THE INPUT.
......

==> src/rtl/input_event_conditioner_if.sv <==
// rtl/input_event_conditioner_if.sv - pin-side inputs and conditioned event outputs
interface input_event_conditioner_if #(
  parameter int N_CH = 3
);
  logic [N_CH-1:0] in_raw;
  logic [N_CH-1:0] en_mask;
  logic [N_CH-1:0] clr;
  logic [N_CH-1:0] level_o;
  logic [N_CH-1:0] rise_o;
  logic [N_CH-1:0] fall_o;
  logic [N_CH-1:0] pending_o;
  logic            irq_o;

  modport master (
    output in_raw, en_mask, clr,
    input  level_o, rise_o, fall_o, pending_o, irq_o
  );

  modport slave (
    input  in_raw, en_mask, clr,
    output level_o, rise_o, fall_o, pending_o, irq_o
  );
endinterface

==> src/rtl/input_event_conditioner.sv <==
// rtl/input_event_conditioner.sv - per-channel sync, polarity fix, debounce, edge pulses, sticky pending, masked irq
module input_event_conditioner #(
  parameter int              N_CH            = 3,
  parameter int              SYNC_STAGES     = 2,
  parameter int              DEBOUNCE_CYCLES = 4,
  parameter logic [N_CH-1:0] ACTIVE_LOW      = {N_CH{1'b1}},
  parameter int              PEND_MODE       = 0
) (
  input  logic                        clk,
  input  logic                        arst,
  input_event_conditioner_if.slave    bus
);
  localparam int             CW       = $clog2(DEBOUNCE_CYCLES + 1);
  localparam logic [CW-1:0]  CNT_LAST = CW'(DEBOUNCE_CYCLES - 1);

  logic [N_CH-1:0] sync_q [SYNC_STAGES];
  logic [N_CH-1:0] s;
  logic [CW-1:0]   cnt_q [N_CH];
  logic [CW-1:0]   cnt_d [N_CH];
  logic [N_CH-1:0] level_q, level_d;
  logic [N_CH-1:0] rise_q, rise_d;
  logic [N_CH-1:0] fall_q, fall_d;
  logic [N_CH-1:0] pend_q, pend_d;
  logic [N_CH-1:0] set_ev;

  // Sync flops reset to the idle pin level so leaving reset never looks like an edge.
  always_ff @(posedge clk or posedge arst) begin
    if (arst) begin
      for (int k = 0; k < SYNC_STAGES; k++) sync_q[k] <= ACTIVE_LOW;
    end else begin
      sync_q[0] <= bus.in_raw;
      for (int k = 1; k < SYNC_STAGES; k++) sync_q[k] <= sync_q[k-1];
    end
  end

  assign s = sync_q[SYNC_STAGES-1] ^ ACTIVE_LOW;

  always_comb begin
    case (PEND_MODE)
      0:       set_ev = rise_q;
      1:       set_ev = fall_q;
      default: set_ev = rise_q | fall_q;
    endcase
  end

  always_comb begin
    cnt_d   = cnt_q;
    level_d = level_q;
    rise_d  = '0;
    fall_d  = '0;
    for (int i = 0; i < N_CH; i++) begin
      if (s[i] == level_q[i]) begin
        cnt_d[i] = '0;
      end else if (cnt_q[i] == CNT_LAST) begin
        level_d[i] = s[i];
        rise_d[i]  = s[i];
        fall_d[i]  = ~s[i];
        cnt_d[i]   = '0;
      end else begin
        cnt_d[i] = cnt_q[i] + CW'(1);
      end
    end
    // A set arriving with a clear on the same edge wins, so no event is lost.
    pend_d = (pend_q & ~bus.clr) | set_ev;
  end

  always_ff @(posedge clk or posedge arst) begin
    if (arst) begin
      for (int i = 0; i < N_CH; i++) cnt_q[i] <= '0;
      level_q <= '0;
      rise_q  <= '0;
      fall_q  <= '0;
      pend_q  <= '0;
    end else begin
      cnt_q   <= cnt_d;
      level_q <= level_d;
      rise_q  <= rise_d;
      fall_q  <= fall_d;
      pend_q  <= pend_d;
    end
  end

  assign bus.level_o   = level_q;
  assign bus.rise_o    = rise_q;
  assign bus.fall_o    = fall_q;
  assign bus.pending_o = pend_q;
  assign bus.irq_o     = |(pend_q & bus.en_mask);
endmodule

==> src/flat_wrapper.sv <==
// flat-port wrapper written by rule: the top's interface ports become plain ports
module input_event_conditioner_flat 
#(
  parameter int              N_CH            = 3,
  parameter int              SYNC_STAGES     = 2,
  parameter int              DEBOUNCE_CYCLES = 4,
  parameter logic [N_CH-1:0] ACTIVE_LOW      = {N_CH{1'b1}},
  parameter int              PEND_MODE       = 0
)
  (clk, arst, bus_in_raw, bus_en_mask, bus_clr, bus_level_o, bus_rise_o, bus_fall_o, bus_pending_o, bus_irq_o);
  input_event_conditioner_if #(.N_CH(N_CH)) bus_i ();
  input  logic clk;
  input  logic arst;
  input wire logic [$bits(bus_i.in_raw)-1:0] bus_in_raw;
  input wire logic [$bits(bus_i.en_mask)-1:0] bus_en_mask;
  input wire logic [$bits(bus_i.clr)-1:0] bus_clr;
  output wire logic [$bits(bus_i.level_o)-1:0] bus_level_o;
  output wire logic [$bits(bus_i.rise_o)-1:0] bus_rise_o;
  output wire logic [$bits(bus_i.fall_o)-1:0] bus_fall_o;
  output wire logic [$bits(bus_i.pending_o)-1:0] bus_pending_o;
  output wire logic [$bits(bus_i.irq_o)-1:0] bus_irq_o;
  assign bus_i.in_raw = bus_in_raw;
  assign bus_i.en_mask = bus_en_mask;
  assign bus_i.clr = bus_clr;
  assign bus_level_o = bus_i.level_o;
  assign bus_rise_o = bus_i.rise_o;
  assign bus_fall_o = bus_i.fall_o;
  assign bus_pending_o = bus_i.pending_o;
  assign bus_irq_o = bus_i.irq_o;
  input_event_conditioner #(.N_CH(N_CH), .SYNC_STAGES(SYNC_STAGES), .DEBOUNCE_CYCLES(DEBOUNCE_CYCLES), .ACTIVE_LOW(ACTIVE_LOW), .PEND_MODE(PEND_MODE)) u_core (.clk(clk), .arst(arst), .bus(bus_i));
endmodule
==> config.mk <==
export PLATFORM = sky130hd
export DESIGN_NAME = input_event_conditioner_flat
export DESIGN_NICKNAME = d
export VERILOG_FILES = /design/src/rtl/input_event_conditioner_if.sv /design/src/rtl/input_event_conditioner.sv /design/src/flat_wrapper.sv
export SDC_FILE = /design/constraint.sdc
export NUM_CORES = 1
export LEC_CHECK = 0
export ABC_AREA = 1
export CORE_ASPECT_RATIO = 1.25
export CORE_UTILIZATION = 37
export DETAILED_ROUTE_END_ITERATION = 7
export DONT_BUFFER_PORTS = 1
export SYNTH_ARGS = -nofsm -noshare
export SYNTH_HDL_FRONTEND = slang
export SYNTH_SLANG_ARGS = --single-unit
export TNS_END_PERCENT = 10
==> constraint.sdc <==
create_clock -name clk -period 1.2 [get_ports clk]
set_input_delay 0.06 -clock clk [delete_from_list [all_inputs] [get_ports clk]]
set_output_delay 0.06 -clock clk [all_outputs]
set_load 0.005 [all_outputs]
==> config.mk <==
export PLATFORM = sky130hd
export DESIGN_NAME = wb_epb_master
export DESIGN_NICKNAME = d
export VERILOG_FILES = /design/src/rtl/wb_epb_master.sv
export SDC_FILE = /design/constraint.sdc
export NUM_CORES = 1
export LEC_CHECK = 0
export ABC_AREA = 1
export CORE_ASPECT_RATIO = 0.9
export CORE_MARGIN = 5
export CORE_UTILIZATION = 40
export DETAILED_ROUTE_END_ITERATION = 8
export GPL_TIMING_DRIVEN = 0
export HOLD_SLACK_MARGIN = 0.03
export PLACE_DENSITY = 0.85
export SLEW_MARGIN = 15
export SYNTH_ARGS = -nofsm -noshare
export SYNTH_HDL_FRONTEND = slang
export SYNTH_SLANG_ARGS = --single-unit
export TNS_END_PERCENT = 10
==> constraint.sdc <==
create_clock -name wb_clk_i -period 1.55 [get_ports wb_clk_i]
set_input_delay 0.31 -clock wb_clk_i [delete_from_list [all_inputs] [get_ports wb_clk_i]]
set_output_delay 0.31 -clock wb_clk_i [all_outputs]
set_load 0.02 [all_outputs]
==> src/rtl/wb_epb_master.sv <==
// Wishbone classic slave to EPB master bridge; each 16-bit Wishbone cycle becomes one EPB transaction.
// Optional `EPB_MASTER_TIMEOUT_EN adds a WAIT-state timeout that answers a stalled target with wb_err_o.
module wb_epb_master #(
  parameter int unsigned SETUP_CYCLES = 1,
  parameter int unsigned HOLD_CYCLES  = 1,
  parameter int unsigned TIMEOUT      = 1024
) (
  input  logic        wb_clk_i,
  input  logic        wb_rst_i,
  input  logic        wb_cyc_i,
  input  logic        wb_stb_i,
  input  logic        wb_we_i,
  input  logic [1:0]  wb_sel_i,
  input  logic [31:0] wb_adr_i,
  input  logic [15:0] wb_dat_i,
  output logic [15:0] wb_dat_o,
  output logic        wb_ack_o,
  output logic        wb_err_o,
  output logic        epb_cs_n,
  output logic        epb_oe_n,
  output logic        epb_r_w_n,
  output logic [1:0]  epb_be_n,
  output logic [22:0] epb_addr,
  output logic [5:0]  epb_addr_gp,
  output logic [15:0] epb_data_o,
  output logic        epb_data_oe_n,
  input  logic [15:0] epb_data_i,
  input  logic        epb_rdy
);

  typedef enum logic [2:0] {IDLE, SETUP, WAIT, HOLD, RESP} state_t;

  state_t      state_q, state_d;
  logic [3:0]  cnt_q, cnt_d;
  logic        blank_q, blank_d;
  logic        abort_q, abort_d;
  logic        cs_n_q, cs_n_d, oe_n_q, oe_n_d, r_w_n_q, r_w_n_d, doe_n_q, doe_n_d;
  logic [1:0]  be_n_q, be_n_d;
  logic [22:0] addr_q, addr_d;
  logic [5:0]  gp_q, gp_d;
  logic [15:0] dout_q, dout_d, rdat_q, rdat_d;
  logic        ack_q, ack_d;
`ifdef EPB_MASTER_TIMEOUT_EN
  logic [15:0] tmo_q, tmo_d;
  logic        err_st_q, err_st_d;
  logic        err_q, err_d;
`endif

  always_comb begin
    state_d = state_q;
    cnt_d   = cnt_q;
    blank_d = blank_q;
    abort_d = abort_q;
    cs_n_d  = cs_n_q;
    oe_n_d  = oe_n_q;
    r_w_n_d = r_w_n_q;
    doe_n_d = doe_n_q;
    be_n_d  = be_n_q;
    addr_d  = addr_q;
    gp_d    = gp_q;
    dout_d  = dout_q;
    rdat_d  = rdat_q;
    ack_d   = 1'b0;
`ifdef EPB_MASTER_TIMEOUT_EN
    tmo_d    = tmo_q;
    err_st_d = err_st_q;
    err_d    = 1'b0;
`endif
    // A request abandoned by the master still finishes on EPB, silently.
    if (state_q != IDLE && !wb_cyc_i) begin
      abort_d = 1'b1;
    end else begin
      abort_d = abort_d;
    end
    case (state_q)
      IDLE: begin
        if (wb_cyc_i && wb_stb_i) begin
          addr_d  = wb_adr_i[23:1];
          gp_d    = wb_adr_i[29:24];
          be_n_d  = ~wb_sel_i;
          r_w_n_d = ~wb_we_i;
          dout_d  = wb_dat_i;
          abort_d = 1'b0;
          cnt_d   = 4'd0;
          state_d = SETUP;
        end else begin
          state_d = IDLE;
        end
      end
      SETUP: begin
        if (cnt_q == 4'(SETUP_CYCLES - 1)) begin
          cs_n_d  = 1'b0;
          oe_n_d  = ~r_w_n_q;
          doe_n_d = r_w_n_q;
          blank_d = 1'b1;
`ifdef EPB_MASTER_TIMEOUT_EN
          tmo_d   = 16'd0;
`endif
          state_d = WAIT;
        end else begin
          cnt_d = cnt_q + 4'd1;
        end
      end
      WAIT: begin
        blank_d = 1'b0;
        if (!blank_q && epb_rdy) begin
          if (r_w_n_q) begin
            rdat_d = epb_data_i;
          end else begin
            rdat_d = rdat_q;
          end
`ifdef EPB_MASTER_TIMEOUT_EN
          err_st_d = 1'b0;
`endif
          cs_n_d  = 1'b1;
          oe_n_d  = 1'b1;
          doe_n_d = 1'b1;
          cnt_d   = 4'd0;
          state_d = HOLD;
`ifdef EPB_MASTER_TIMEOUT_EN
        end else if (tmo_q == 16'(TIMEOUT - 1)) begin
          err_st_d = 1'b1;
          cs_n_d   = 1'b1;
          oe_n_d   = 1'b1;
          doe_n_d  = 1'b1;
          cnt_d    = 4'd0;
          state_d  = HOLD;
        end else begin
          tmo_d = tmo_q + 16'd1;
        end
`else
        end else begin
          state_d = WAIT;
        end
`endif
      end
      HOLD: begin
        if (cnt_q == 4'(HOLD_CYCLES - 1)) begin
`ifdef EPB_MASTER_TIMEOUT_EN
          ack_d = ~abort_d & ~err_st_q;
          err_d = ~abort_d & err_st_q;
`else
          ack_d = ~abort_d;
`endif
          state_d = RESP;
        end else begin
          cnt_d = cnt_q + 4'd1;
        end
      end
      RESP:    state_d = IDLE;
      default: state_d = IDLE;
    endcase
  end

  always_ff @(posedge wb_clk_i) begin
    if (wb_rst_i) begin
      state_q <= IDLE;
      cnt_q   <= 4'd0;
      blank_q <= 1'b0;
      abort_q <= 1'b0;
      cs_n_q  <= 1'b1;
      oe_n_q  <= 1'b1;
      r_w_n_q <= 1'b1;
      doe_n_q <= 1'b1;
      be_n_q  <= 2'b11;
      addr_q  <= 23'd0;
      gp_q    <= 6'd0;
      dout_q  <= 16'd0;
      rdat_q  <= 16'd0;
      ack_q   <= 1'b0;
    end else begin
      state_q <= state_d;
      cnt_q   <= cnt_d;
      blank_q <= blank_d;
      abort_q <= abort_d;
      cs_n_q  <= cs_n_d;
      oe_n_q  <= oe_n_d;
      r_w_n_q <= r_w_n_d;
      doe_n_q <= doe_n_d;
      be_n_q  <= be_n_d;
      addr_q  <= addr_d;
      gp_q    <= gp_d;
      dout_q  <= dout_d;
      rdat_q  <= rdat_d;
      ack_q   <= ack_d;
    end
  end

`ifdef EPB_MASTER_TIMEOUT_EN
  always_ff @(posedge wb_clk_i) begin
    if (wb_rst_i) begin
      tmo_q    <= 16'd0;
      err_st_q <= 1'b0;
      err_q    <= 1'b0;
    end else begin
      tmo_q    <= tmo_d;
      err_st_q <= err_st_d;
      err_q    <= err_d;
    end
  end
  assign wb_err_o = err_q;
`else
  assign wb_err_o = 1'b0;
`endif

  assign wb_dat_o      = rdat_q;
  assign wb_ack_o      = ack_q;
  assign epb_cs_n      = cs_n_q;
  assign epb_oe_n      = oe_n_q;
  assign epb_r_w_n     = r_w_n_q;
  assign epb_be_n      = be_n_q;
  assign epb_addr      = addr_q;
  assign epb_addr_gp   = gp_q;
  assign epb_data_o    = dout_q;
  assign epb_data_oe_n = doe_n_q;

endmodule
==> results of run 1 <==
==> power breakdown <==
| part | switching [mW] | internal (mW) |
|---|---|---|
| logic | 1.32 | 0.849 |
| registers | 0.207 | 2.37 |
| clock network | 0.697 | 1.10 |
| total | 2.23 | 4.31 |
==> cell type report <==
class                           count  area, sq um  area share (%)
Clock buffer                       10        137.6           3.080
Timing Repair Buffer              135         1266           28.33
Buffer                             21        118.9           2.660
Inverter                           13        52.55           1.176
Tap cell                           93        116.4           2.604
Multi-Input combinational cell    258         1137           25.45
Clock inverter                      4        97.59           2.184
Sequential cell                    77         1543           34.52
==> repair_timing <==
action,4_1_cts,5_1_grt
gates resized for setup,68,7
setup endpoints to repair,68,14
hold buffers,0,0
==> path summary, 6_finish.rpt <==
| check | slack [ns] | to | from |
|---|---|---|---|
| setup / recovery | 0.11 | epb_r_w_n | epb_r_w_n$_SDFFE_PP1P_ |
| hold / removal | 0.27 | cnt_q[3]$_SDFFE_PP0P_ | wb_rst_i |
| setup reg to reg | 0.13 | wb_dat_o[11]$_SDFFE_PP0P_ | state_q[2]$_SDFFE_PP0P_ |
| hold reg to reg | 0.45 | epb_cs_n$_SDFFE_PP1P_ | epb_cs_n$_SDFFE_PP1P_ |
==> cell usage in the layout, fill, tap and decap left out, drive strengths merged, types with 12 or more instances in the layout <==
master / Yosys / final
dfxtp: 77 / 77
buf: 13 / 14
dlygate4sd2: 0 / 68
o21ai: 68 / 68
inv: 12 / 12
clkdlybuf4s50: 0 / 67
clkbuf: 8 / 17
nor2: 141 / 141
nand2: 27 / 27
==> state kept, by name (all words and copies together), names as in the netlist <==
register       cells
abort_q            1
blank_q            1
cnt_q              4
epb_addr          23
epb_addr_gp        6
epb_be_n           2
epb_cs_n           1
epb_data_o        16
epb_data_oe_n      1
epb_oe_n           1
epb_r_w_n          1
state_q            3
wb_ack_o           1
wb_dat_o          16
==> cells in the mapped netlist (all sizes together), types with 2 or more instances <==
cell type / instances / share of area [%]
o21ai: 68 / 12
nor2: 141 / 19
buf: 13 / 3.0
a21oi: 7 / 1.2
nand2: 27 / 3.8
clkbuf: 8 / 1.1
nand3: 7 / 1.2
inv: 12 / 1.7
ha: 2 / 0.88
dfxtp: 77 / 54
==> through the flow <==
| step | util [%] | cells |
|---|---|---|
| floorplan | - | 369 |
| global placement | 61.53 | 597 |
| detailed placement | 61.53 | 597 |
| CTS | 63.68 | 611 |
| global route | 63.82 | 611 |
| finish | 63.82 | 611 |
==> routing by layer <==
layer	track usage [%]	routed length, um
met2	31.15	4038
met1	20.00	3314
met5	0	0
met3	6.192	567
met4	9.443	274
==> cells by family after synthesis <==
group / share of synthesized area (%)
AND/OR/NAND/NOR: 24.70
AO/OA/AOI/OAI: 13.74
flip-flops: 54.25
buffers and inverters: 5.988
adder cells (fa/ha/maj): 0.8805
XOR/XNOR: 0.3083
other: 0.1320
[src/rtl/vga_timing_gen.sv]
// rtl/vga_timing_gen.sv - 640x480@60Hz VGA raster timing generator with registered sync/blank/RGB stage
//
// Purpose:
//   A clock divider produces a pixel strobe. On each strobe the column/row
//   raster counters advance. The graphics drivers see the counters on
//   VGA_row/VGA_col and return input_color combinationally. On the same
//   strobe the output stage registers sync, blank and RGB. These outputs are
//   computed from the pre-advance counters and the returned colour, so every
//   pin lags its counter value by exactly one pixel period.
//   Per-frame strobes (frame_start, vblank_start) coincide with the pixel
//   strobe that causes the corresponding counter transition.
//
// Optional feature macro: VGA_FRAME_COUNT_EN
//   When defined, the design adds an 8-bit frame_count and a 1-bit
//   frame_toggle. Both advance on every frame_start.
//   When undefined, neither port nor its logic exists.
//
// Ports:
//   clk           in   1   system clock
//   rst_l         in   1   asynchronous active-low reset
//   input_color   in  24   {R,G,B} for the current VGA_row/VGA_col
//   VGA_row       out 10   line counter, 0..V_TOTAL-1
//   VGA_col       out 10   pixel counter, 0..H_TOTAL-1
//   pixel_en      out  1   strobe on the clk whose edge advances the counters
//   VGA_HS        out  1   horizontal sync, active low
//   VGA_VS        out  1   vertical sync, active low
//   VGA_BLANK_N   out  1   high while the output pixel is visible
//   VGA_R/G/B     out  8   colour to the DAC, zero outside the visible area
//   frame_start   out  1   pulse with the strobe that wraps to (0,0)
//   vblank_start  out  1   pulse with the strobe that moves row to V_VISIBLE
//   frame_count   out  8   (VGA_FRAME_COUNT_EN) frames since reset, wraps
//   frame_toggle  out  1   (VGA_FRAME_COUNT_EN) inverts every frame

module vga_timing_gen #(
  parameter int CLK_DIV   = 2,
  parameter int H_VISIBLE = 640,
  parameter int H_FP      = 16,
  parameter int H_SYNC    = 96,
  parameter int H_BP      = 48,
  parameter int V_VISIBLE = 480,
  parameter int V_FP      = 10,
  parameter int V_SYNC    = 2,
  parameter int V_BP      = 33
) (
  input  logic        clk,
  input  logic        rst_l,
  input  logic [23:0] input_color,
  output logic [9:0]  VGA_row,
  output logic [9:0]  VGA_col,
  output logic        pixel_en,
  output logic        VGA_HS,
  output logic        VGA_VS,
  output logic        VGA_BLANK_N,
  output logic [7:0]  VGA_R,
  output logic [7:0]  VGA_G,
  output logic [7:0]  VGA_B,
  output logic        frame_start,
  output logic        vblank_start
`ifdef VGA_FRAME_COUNT_EN
  ,
  output logic [7:0]  frame_count,
  output logic        frame_toggle
`endif
);

  localparam int H_TOTAL = H_VISIBLE + H_FP + H_SYNC + H_BP;
  localparam int V_TOTAL = V_VISIBLE + V_FP + V_SYNC + V_BP;

  // A one-cycle divider still needs a 1-bit register, which simply stays 0.
  localparam int DIV_W = (CLK_DIV > 1) ? $clog2(CLK_DIV) : 1;
  localparam logic [DIV_W-1:0] DIV_LAST = DIV_W'(CLK_DIV - 1);

  localparam logic [9:0] H_LAST       = 10'(H_TOTAL - 1);
  localparam logic [9:0] V_LAST       = 10'(V_TOTAL - 1);
  localparam logic [9:0] H_VIS_END    = 10'(H_VISIBLE);
  localparam logic [9:0] V_VIS_END    = 10'(V_VISIBLE);
  localparam logic [9:0] V_VIS_LAST   = 10'(V_VISIBLE - 1);
  localparam logic [9:0] H_SYNC_START = 10'(H_VISIBLE + H_FP);
  localparam logic [9:0] H_SYNC_END   = 10'(H_VISIBLE + H_FP + H_SYNC);
  localparam logic [9:0] V_SYNC_START = 10'(V_VISIBLE + V_FP);
  localparam logic [9:0] V_SYNC_END   = 10'(V_VISIBLE + V_FP + V_SYNC);

  logic [DIV_W-1:0] r_div;
  logic [9:0]       r_col;
  logic [9:0]       r_row;
  logic             r_hs_n;
  logic             r_vs_n;
  logic             r_blank_n;
  logic [7:0]       r_red;
  logic [7:0]       r_grn;
  logic [7:0]       r_blu;

  logic w_tick;
  logic w_pix_en;
  logic w_col_last;
  logic w_row_last;
  logic w_visible;
  logic w_hs_active;
  logic w_vs_active;

  assign w_tick = (r_div == DIV_LAST);

  // The rst_l gate matters only for CLK_DIV=1. In that case the divider is
  // permanently at its last value, so the strobe would otherwise stay high
  // during reset.
  assign w_pix_en = w_tick & rst_l;

  assign w_col_last = (r_col == H_LAST);
  assign w_row_last = (r_row == V_LAST);

  // Output decode uses the counters before they advance. A pixel's timing
  // and colour therefore leave the chip one pixel period after its counter
  // value was presented.
  assign w_visible   = (r_col < H_VIS_END) && (r_row < V_VIS_END);
  assign w_hs_active = (r_col >= H_SYNC_START) && (r_col < H_SYNC_END);
  assign w_vs_active = (r_row >= V_SYNC_START) && (r_row < V_SYNC_END);

  // Pixel clock divider: counts 0..CLK_DIV-1 and strobes on the last count.
  always_ff @(posedge clk or negedge rst_l) begin
    if (!rst_l) begin
      r_div <= '0;
    end else if (w_tick) begin
      r_div <= '0;
    end else begin
      r_div <= r_div + DIV_W'(1);
    end
  end

  // Raster counters.
  always_ff @(posedge clk or negedge rst_l) begin
    if (!rst_l) begin
      r_col <= 10'd0;
      r_row <= 10'd0;
    end else if (w_tick) begin
      if (w_col_last) begin
        r_col <= 10'd0;
        if (w_row_last) begin
          r_row <= 10'd0;
        end else begin
          r_row <= r_row + 10'd1;
        end
      end else begin
        r_col <= r_col + 10'd1;
      end
    end
  end

  // Output stage. Sync, blank and colour load together so they can never
  // skew relative to each other at the DAC.
  always_ff @(posedge clk or negedge rst_l) begin
    if (!rst_l) begin
      r_hs_n    <= 1'b1;
      r_vs_n    <= 1'b1;
      r_blank_n <= 1'b0;
      r_red     <= 8'h00;
      r_grn     <= 8'h00;
      r_blu     <= 8'h00;
    end else if (w_tick) begin
      r_hs_n    <= ~w_hs_active;
      r_vs_n    <= ~w_vs_active;
      r_blank_n <= w_visible;
      r_red     <= w_visible ? input_color[23:16] : 8'h00;
      r_grn     <= w_visible ? input_color[15:8]  : 8'h00;
      r_blu     <= w_visible ? input_color[7:0]   : 8'h00;
    end
  end

  assign VGA_row      = r_row;
  assign VGA_col      = r_col;
  assign pixel_en     = w_pix_en;
  assign VGA_HS       = r_hs_n;
  assign VGA_VS       = r_vs_n;
  assign VGA_BLANK_N  = r_blank_n;
  assign VGA_R        = r_red;
  assign VGA_G        = r_grn;
  assign VGA_B        = r_blu;

  // Both frame strobes are qualified by the pixel strobe. Each one is
  // therefore exactly one clk wide and appears once per frame.
  assign frame_start  = w_pix_en & w_col_last & w_row_last;
  assign vblank_start = w_pix_en & w_col_last & (r_row == V_VIS_LAST);

`ifdef VGA_FRAME_COUNT_EN
  logic [7:0] r_frame_count;
  logic       r_frame_toggle;

  always_ff @(posedge clk or negedge rst_l) begin
    if (!rst_l) begin
      r_frame_count  <= 8'd0;
      r_frame_toggle <= 1'b0;
    end else if (frame_start) begin
      r_frame_count  <= r_frame_count + 8'd1;
      r_frame_toggle <= ~r_frame_toggle;
    end
  end

  assign frame_count  = r_frame_count;
  assign frame_toggle = r_frame_toggle;
`endif

endmodule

......

EXERCISE REQUIREMENTS. Each line above where the word "WAIT" occurs should be returned in full.

EXPECTED ANSWER.
// Optional `EPB_MASTER_TIMEOUT_EN adds a WAIT-state timeout that answers a stalled target with wb_err_o.
  typedef enum logic [2:0] {IDLE, SETUP, WAIT, HOLD, RESP} state_t;
          state_d = WAIT;
      WAIT: begin
          state_d = WAIT;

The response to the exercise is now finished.